Instructions to follow: Range to output from the entries below: the line containing "export CORE_MARGIN = 5" through the line containing "create_clock -name clk". Set it down exactly, ends included, nothing else.
+++ Recorded data +++
[config.mk]
export PLATFORM = sky130hd
export DESIGN_NAME = sram_port_arbiter
export DESIGN_NICKNAME = d
export VERILOG_FILES = /design/src/rtl/sram_port_arbiter.sv
export SDC_FILE = /design/constraint.sdc
export NUM_CORES = 1
export LEC_CHECK = 0
export ABC_CLOCK_PERIOD_IN_PS = 3900
export BUFFER_PORTS_ARGS = -buffer_cell sky130_fd_sc_hd__buf_2
export CORE_ASPECT_RATIO = 1.5
export CORE_MARGIN = 5
export CORE_UTILIZATION = 39
export CTS_CLUSTER_DIAMETER = 50
export DETAILED_ROUTE_END_ITERATION = 10
export GPL_TIMING_DRIVEN = 0
export PLACE_DENSITY_LB_ADDON = 0.08
export SYNTH_ARGS = -nofsm -noshare
export SYNTH_HDL_FRONTEND = slang
export SYNTH_SLANG_ARGS = --single-unit
[constraint.sdc]
create_clock -name clk -period 3.9 [get_ports clk]
set_input_delay 0.585 -clock clk [delete_from_list [all_inputs] [get_ports clk]]
set_output_delay 0.585 -clock clk [all_outputs]
set_load 0.005 [all_outputs]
+++
Completed exercise:
export CORE_MARGIN = 5
export CORE_UTILIZATION = 39
export CTS_CLUSTER_DIAMETER = 50
export DETAILED_ROUTE_END_ITERATION = 10
export GPL_TIMING_DRIVEN = 0
export PLACE_DENSITY_LB_ADDON = 0.08
export SYNTH_ARGS = -nofsm -noshare
export SYNTH_HDL_FRONTEND = slang
export SYNTH_SLANG_ARGS = --single-unit
[constraint.sdc]
create_clock -name clk -period 3.9 [get_ports clk]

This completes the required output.